◆ **Goal of the exercise**:
Below are entries; output exactly the lines from the one with "maxSlewViolCount: 0" to the one with "area_growth_syn_to_layout_pct: 22.3", both included, and nothing else.
%%
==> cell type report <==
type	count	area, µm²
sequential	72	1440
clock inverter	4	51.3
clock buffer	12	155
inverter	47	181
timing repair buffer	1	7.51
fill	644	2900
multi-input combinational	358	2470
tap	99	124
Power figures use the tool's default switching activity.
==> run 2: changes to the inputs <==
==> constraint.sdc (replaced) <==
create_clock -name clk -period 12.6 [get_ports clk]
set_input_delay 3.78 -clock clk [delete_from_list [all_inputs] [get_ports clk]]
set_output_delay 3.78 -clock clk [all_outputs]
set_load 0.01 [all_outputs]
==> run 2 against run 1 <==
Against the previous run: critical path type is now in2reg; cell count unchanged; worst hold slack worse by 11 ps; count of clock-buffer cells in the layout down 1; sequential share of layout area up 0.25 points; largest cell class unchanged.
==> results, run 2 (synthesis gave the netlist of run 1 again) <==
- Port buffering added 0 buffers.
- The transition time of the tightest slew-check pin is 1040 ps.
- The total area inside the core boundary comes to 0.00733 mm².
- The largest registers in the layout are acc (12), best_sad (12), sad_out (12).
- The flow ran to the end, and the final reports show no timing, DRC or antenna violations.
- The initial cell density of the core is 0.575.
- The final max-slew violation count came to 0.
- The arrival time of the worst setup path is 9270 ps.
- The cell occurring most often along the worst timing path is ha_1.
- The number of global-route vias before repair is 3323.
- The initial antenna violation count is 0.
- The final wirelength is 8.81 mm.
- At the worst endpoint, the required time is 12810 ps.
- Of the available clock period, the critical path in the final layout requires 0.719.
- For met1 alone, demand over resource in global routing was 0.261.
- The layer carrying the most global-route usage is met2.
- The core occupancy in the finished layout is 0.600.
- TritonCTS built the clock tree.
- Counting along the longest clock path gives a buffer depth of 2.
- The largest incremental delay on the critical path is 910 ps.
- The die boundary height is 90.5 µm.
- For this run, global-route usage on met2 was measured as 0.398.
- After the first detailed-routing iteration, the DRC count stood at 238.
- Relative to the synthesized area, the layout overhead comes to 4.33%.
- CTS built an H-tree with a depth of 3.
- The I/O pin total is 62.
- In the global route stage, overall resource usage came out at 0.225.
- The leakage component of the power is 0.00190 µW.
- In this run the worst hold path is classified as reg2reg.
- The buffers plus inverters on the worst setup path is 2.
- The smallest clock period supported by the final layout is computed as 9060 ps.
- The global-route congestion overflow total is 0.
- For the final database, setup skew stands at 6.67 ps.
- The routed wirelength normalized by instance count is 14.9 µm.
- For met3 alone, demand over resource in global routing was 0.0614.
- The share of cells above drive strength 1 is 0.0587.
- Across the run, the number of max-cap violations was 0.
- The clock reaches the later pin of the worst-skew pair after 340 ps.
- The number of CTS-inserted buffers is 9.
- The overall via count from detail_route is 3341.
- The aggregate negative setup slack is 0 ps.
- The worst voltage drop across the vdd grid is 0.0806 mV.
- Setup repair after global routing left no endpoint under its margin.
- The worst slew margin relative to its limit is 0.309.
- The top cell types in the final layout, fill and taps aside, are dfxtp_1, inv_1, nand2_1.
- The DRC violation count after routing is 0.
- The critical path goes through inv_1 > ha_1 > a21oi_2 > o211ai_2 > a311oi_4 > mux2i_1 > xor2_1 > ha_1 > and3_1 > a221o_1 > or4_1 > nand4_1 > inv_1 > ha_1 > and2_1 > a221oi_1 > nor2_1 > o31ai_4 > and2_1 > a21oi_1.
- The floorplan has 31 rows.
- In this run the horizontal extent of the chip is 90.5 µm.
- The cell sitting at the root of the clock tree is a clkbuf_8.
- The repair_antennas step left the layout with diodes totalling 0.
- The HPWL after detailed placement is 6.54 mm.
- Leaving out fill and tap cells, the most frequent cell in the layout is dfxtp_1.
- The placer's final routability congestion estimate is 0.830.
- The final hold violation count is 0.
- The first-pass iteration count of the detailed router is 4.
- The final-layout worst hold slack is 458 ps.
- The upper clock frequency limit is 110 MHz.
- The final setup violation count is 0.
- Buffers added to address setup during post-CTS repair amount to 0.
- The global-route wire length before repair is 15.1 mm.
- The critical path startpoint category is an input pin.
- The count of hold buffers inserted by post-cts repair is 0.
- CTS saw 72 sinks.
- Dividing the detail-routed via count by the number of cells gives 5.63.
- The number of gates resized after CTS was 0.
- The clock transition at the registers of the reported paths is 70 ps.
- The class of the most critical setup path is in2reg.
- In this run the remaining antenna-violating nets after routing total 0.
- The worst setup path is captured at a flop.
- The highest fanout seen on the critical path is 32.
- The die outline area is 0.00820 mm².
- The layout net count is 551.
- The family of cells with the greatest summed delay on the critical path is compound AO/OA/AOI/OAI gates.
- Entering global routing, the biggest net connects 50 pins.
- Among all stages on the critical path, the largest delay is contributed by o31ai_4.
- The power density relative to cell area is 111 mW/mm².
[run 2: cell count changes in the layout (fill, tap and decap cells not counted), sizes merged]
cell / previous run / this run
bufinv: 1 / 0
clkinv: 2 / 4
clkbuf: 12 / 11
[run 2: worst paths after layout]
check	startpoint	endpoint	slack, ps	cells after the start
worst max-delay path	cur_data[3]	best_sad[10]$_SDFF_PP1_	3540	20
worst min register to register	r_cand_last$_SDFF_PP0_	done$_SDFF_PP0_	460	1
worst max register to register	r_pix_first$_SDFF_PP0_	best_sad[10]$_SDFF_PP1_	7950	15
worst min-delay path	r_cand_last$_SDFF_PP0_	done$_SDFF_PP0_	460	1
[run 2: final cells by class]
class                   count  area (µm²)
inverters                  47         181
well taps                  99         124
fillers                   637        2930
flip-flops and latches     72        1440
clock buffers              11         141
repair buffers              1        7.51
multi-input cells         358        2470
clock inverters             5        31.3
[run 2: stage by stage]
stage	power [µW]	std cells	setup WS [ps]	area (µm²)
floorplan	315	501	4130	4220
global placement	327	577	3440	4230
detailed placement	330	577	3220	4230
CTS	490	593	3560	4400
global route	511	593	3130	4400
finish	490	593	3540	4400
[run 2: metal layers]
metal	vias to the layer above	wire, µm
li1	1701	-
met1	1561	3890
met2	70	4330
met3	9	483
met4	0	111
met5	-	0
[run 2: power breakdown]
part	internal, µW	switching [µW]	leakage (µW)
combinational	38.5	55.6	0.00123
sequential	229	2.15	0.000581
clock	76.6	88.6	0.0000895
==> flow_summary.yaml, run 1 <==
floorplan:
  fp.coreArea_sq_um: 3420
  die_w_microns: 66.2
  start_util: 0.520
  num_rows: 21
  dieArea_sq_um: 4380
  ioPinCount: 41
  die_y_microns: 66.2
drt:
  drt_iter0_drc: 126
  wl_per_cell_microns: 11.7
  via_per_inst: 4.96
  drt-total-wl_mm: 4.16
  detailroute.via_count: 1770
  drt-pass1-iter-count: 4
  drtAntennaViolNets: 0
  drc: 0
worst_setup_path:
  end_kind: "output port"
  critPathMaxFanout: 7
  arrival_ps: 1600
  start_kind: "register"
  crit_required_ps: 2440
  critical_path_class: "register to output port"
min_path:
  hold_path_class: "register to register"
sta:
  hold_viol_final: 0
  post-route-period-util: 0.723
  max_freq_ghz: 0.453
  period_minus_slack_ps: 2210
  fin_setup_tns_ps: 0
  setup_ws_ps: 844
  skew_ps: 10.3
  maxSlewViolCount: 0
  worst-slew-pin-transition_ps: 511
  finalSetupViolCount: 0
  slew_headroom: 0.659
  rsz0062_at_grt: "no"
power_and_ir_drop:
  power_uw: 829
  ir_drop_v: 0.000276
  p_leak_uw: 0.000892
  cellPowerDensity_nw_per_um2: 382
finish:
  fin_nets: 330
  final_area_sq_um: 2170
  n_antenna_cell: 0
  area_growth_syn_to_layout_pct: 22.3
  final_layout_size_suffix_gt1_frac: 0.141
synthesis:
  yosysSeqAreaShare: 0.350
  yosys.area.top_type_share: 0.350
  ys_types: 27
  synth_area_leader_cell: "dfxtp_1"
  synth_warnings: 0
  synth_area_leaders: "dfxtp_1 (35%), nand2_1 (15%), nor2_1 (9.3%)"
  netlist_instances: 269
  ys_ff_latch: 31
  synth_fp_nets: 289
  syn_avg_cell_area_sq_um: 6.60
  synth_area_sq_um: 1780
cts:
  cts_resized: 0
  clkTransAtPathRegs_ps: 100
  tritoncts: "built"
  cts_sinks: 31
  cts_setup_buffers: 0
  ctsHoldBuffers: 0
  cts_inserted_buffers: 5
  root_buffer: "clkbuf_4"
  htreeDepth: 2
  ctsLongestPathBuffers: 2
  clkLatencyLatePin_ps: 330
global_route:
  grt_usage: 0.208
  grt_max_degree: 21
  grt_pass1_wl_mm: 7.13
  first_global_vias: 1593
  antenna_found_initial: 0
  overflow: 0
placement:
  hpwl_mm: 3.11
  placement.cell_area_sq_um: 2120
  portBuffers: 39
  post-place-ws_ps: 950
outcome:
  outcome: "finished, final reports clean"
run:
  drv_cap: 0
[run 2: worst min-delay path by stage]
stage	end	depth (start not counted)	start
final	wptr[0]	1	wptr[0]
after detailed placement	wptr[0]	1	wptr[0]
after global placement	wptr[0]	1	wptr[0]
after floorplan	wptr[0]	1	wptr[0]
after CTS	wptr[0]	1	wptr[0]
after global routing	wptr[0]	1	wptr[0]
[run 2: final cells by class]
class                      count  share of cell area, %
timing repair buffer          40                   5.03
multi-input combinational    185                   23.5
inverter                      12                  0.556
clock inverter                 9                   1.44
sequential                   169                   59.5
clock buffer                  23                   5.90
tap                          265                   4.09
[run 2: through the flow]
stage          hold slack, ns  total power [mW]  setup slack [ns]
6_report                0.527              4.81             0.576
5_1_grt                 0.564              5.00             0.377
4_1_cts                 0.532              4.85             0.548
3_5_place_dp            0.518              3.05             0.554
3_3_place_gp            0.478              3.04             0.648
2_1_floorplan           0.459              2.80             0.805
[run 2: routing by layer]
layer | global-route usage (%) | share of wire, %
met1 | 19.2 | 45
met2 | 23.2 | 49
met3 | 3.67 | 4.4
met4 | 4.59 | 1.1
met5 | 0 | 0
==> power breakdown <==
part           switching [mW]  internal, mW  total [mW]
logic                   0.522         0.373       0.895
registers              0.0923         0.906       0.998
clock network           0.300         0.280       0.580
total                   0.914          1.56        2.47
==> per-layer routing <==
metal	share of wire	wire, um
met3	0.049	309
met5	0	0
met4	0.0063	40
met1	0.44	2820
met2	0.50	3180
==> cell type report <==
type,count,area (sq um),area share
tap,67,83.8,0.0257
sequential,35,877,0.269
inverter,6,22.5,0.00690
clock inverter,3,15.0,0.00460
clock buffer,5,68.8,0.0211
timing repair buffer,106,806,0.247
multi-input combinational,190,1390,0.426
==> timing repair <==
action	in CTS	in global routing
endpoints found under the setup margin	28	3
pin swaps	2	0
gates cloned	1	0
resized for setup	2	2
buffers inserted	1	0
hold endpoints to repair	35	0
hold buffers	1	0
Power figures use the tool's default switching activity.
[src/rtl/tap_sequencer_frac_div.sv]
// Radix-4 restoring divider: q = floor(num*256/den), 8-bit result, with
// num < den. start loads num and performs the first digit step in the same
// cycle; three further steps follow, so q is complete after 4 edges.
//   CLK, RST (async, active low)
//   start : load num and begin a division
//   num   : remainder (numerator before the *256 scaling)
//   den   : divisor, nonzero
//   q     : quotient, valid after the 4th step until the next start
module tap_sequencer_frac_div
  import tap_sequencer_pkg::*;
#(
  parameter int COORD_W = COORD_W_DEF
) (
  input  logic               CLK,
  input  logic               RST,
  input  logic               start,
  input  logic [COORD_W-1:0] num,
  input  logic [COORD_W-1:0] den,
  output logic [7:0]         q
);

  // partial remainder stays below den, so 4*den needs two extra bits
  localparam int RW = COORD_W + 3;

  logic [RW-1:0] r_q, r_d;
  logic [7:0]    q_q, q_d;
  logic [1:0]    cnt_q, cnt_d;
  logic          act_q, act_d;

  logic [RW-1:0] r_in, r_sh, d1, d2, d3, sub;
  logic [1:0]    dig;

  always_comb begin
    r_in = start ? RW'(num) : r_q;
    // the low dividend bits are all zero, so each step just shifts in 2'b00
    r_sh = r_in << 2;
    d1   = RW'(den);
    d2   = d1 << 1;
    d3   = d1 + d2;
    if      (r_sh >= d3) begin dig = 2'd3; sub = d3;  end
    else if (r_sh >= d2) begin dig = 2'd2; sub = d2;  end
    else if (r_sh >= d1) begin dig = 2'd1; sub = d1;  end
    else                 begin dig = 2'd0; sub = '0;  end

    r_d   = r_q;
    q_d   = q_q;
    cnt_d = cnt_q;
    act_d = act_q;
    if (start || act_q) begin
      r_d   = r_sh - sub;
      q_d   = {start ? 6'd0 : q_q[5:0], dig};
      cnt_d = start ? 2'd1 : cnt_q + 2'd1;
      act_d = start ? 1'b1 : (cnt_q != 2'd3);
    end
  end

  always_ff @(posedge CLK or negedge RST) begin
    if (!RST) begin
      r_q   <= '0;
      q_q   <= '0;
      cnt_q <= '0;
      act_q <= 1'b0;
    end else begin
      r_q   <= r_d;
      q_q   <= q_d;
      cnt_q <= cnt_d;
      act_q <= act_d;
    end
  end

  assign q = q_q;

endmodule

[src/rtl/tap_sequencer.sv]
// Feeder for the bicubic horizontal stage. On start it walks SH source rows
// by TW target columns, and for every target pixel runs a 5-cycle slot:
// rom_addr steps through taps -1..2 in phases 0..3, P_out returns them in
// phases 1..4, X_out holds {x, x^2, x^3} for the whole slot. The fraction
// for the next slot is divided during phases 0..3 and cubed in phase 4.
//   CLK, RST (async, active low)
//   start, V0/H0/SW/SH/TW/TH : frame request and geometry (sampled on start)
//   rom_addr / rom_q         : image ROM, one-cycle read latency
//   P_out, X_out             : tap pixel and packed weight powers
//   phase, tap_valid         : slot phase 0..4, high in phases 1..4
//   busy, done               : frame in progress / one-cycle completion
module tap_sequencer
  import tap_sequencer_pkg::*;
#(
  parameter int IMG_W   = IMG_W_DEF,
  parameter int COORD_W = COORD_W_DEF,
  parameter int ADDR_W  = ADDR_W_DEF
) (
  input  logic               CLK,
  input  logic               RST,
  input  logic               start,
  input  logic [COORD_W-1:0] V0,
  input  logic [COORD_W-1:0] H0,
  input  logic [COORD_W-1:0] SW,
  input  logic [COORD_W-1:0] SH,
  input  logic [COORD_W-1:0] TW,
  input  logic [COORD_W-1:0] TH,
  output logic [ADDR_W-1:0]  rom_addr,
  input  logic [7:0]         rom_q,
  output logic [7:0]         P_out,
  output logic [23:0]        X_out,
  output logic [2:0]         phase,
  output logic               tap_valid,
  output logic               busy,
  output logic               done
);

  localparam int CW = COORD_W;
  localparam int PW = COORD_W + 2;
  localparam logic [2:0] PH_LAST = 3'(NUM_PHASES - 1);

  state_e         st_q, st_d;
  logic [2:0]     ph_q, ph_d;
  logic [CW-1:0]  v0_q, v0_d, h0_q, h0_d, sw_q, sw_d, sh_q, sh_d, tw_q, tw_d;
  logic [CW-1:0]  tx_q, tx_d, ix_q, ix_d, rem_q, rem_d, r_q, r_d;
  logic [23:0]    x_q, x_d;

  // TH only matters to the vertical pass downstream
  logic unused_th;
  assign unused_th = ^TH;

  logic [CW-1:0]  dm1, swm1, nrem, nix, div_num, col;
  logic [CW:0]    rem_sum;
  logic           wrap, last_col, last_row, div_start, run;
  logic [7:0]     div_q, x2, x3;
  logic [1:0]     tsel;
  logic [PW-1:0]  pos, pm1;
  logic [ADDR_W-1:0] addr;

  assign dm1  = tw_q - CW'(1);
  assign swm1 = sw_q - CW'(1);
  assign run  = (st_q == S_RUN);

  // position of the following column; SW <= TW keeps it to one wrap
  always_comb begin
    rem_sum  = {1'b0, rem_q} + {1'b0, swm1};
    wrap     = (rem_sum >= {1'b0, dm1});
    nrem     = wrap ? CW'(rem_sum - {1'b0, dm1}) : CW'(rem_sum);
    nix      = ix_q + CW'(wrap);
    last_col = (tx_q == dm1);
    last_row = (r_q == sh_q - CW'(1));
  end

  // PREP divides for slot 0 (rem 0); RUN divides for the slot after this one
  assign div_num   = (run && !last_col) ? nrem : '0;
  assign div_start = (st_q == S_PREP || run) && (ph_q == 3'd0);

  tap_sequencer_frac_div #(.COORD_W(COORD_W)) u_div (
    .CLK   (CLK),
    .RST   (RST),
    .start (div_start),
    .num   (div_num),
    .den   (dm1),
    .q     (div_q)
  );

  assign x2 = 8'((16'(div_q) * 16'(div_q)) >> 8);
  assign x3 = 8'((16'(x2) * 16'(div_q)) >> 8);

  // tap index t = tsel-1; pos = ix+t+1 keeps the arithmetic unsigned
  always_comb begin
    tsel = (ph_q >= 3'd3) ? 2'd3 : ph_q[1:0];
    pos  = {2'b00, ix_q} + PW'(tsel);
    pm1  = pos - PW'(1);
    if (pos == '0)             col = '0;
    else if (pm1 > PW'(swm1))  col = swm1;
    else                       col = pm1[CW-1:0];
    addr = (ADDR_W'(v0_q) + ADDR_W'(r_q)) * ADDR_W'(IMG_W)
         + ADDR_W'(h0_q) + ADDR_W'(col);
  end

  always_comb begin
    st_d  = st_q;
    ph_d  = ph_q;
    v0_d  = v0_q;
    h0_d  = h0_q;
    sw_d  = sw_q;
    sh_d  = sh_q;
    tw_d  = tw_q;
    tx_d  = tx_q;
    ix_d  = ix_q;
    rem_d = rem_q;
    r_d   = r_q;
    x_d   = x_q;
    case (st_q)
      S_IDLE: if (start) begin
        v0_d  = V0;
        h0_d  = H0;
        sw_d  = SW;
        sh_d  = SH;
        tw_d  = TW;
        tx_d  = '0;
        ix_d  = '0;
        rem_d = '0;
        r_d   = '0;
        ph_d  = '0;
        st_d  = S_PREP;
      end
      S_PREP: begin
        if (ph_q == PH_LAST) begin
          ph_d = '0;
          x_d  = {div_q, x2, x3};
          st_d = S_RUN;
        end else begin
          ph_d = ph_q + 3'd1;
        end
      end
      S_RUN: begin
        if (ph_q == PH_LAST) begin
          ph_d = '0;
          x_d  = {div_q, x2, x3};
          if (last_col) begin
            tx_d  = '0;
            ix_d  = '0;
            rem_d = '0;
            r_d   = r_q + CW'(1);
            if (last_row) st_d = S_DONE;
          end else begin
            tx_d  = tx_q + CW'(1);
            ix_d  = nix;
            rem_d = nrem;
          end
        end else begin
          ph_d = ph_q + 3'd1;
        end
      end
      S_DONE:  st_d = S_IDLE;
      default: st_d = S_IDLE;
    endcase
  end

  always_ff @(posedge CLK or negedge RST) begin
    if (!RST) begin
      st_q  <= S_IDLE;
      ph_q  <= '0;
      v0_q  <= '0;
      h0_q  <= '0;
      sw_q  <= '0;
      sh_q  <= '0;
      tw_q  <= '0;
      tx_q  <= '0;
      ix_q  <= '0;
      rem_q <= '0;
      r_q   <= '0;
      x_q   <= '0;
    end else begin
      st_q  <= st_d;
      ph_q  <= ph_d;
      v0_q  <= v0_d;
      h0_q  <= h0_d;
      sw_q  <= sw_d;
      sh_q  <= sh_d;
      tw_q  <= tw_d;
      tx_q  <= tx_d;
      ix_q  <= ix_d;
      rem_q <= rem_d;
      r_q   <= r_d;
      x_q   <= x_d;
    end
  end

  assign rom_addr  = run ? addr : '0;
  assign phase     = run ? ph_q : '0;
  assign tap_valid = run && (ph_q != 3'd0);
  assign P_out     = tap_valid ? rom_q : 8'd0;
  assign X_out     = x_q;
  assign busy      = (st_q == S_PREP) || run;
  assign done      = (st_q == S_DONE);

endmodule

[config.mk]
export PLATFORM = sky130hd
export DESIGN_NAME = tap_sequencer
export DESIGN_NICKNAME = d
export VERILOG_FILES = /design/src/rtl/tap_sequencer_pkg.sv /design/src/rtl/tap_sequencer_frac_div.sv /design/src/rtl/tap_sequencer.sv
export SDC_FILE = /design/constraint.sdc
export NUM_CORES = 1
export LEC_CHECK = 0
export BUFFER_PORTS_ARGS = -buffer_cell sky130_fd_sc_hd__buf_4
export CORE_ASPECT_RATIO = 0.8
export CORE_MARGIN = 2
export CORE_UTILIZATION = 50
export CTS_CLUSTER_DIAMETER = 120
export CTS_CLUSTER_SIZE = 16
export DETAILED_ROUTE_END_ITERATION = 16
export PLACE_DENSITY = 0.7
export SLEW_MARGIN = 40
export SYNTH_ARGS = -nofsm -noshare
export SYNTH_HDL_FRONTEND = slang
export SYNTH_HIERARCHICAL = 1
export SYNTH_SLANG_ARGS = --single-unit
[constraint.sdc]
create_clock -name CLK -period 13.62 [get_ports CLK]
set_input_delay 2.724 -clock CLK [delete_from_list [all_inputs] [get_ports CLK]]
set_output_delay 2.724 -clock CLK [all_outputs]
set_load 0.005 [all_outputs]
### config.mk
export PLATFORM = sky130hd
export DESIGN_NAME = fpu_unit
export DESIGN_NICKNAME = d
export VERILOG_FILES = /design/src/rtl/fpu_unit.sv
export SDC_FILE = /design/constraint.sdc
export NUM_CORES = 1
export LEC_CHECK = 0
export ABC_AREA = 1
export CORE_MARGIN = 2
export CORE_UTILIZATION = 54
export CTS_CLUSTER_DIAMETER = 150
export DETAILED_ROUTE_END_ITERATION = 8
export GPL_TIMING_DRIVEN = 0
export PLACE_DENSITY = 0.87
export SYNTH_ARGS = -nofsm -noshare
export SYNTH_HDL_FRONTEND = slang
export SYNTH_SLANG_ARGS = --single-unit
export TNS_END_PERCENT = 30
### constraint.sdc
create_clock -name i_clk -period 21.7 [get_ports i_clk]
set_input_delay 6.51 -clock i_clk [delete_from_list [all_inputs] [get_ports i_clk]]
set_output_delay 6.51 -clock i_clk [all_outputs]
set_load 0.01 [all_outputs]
%%
◆ **Result of the exercise**:
  maxSlewViolCount: 0
  worst-slew-pin-transition_ps: 511
  finalSetupViolCount: 0
  slew_headroom: 0.659
  rsz0062_at_grt: "no"
power_and_ir_drop:
  power_uw: 829
  ir_drop_v: 0.000276
  p_leak_uw: 0.000892
  cellPowerDensity_nw_per_um2: 382
finish:
  fin_nets: 330
  final_area_sq_um: 2170
  n_antenna_cell: 0
  area_growth_syn_to_layout_pct: 22.3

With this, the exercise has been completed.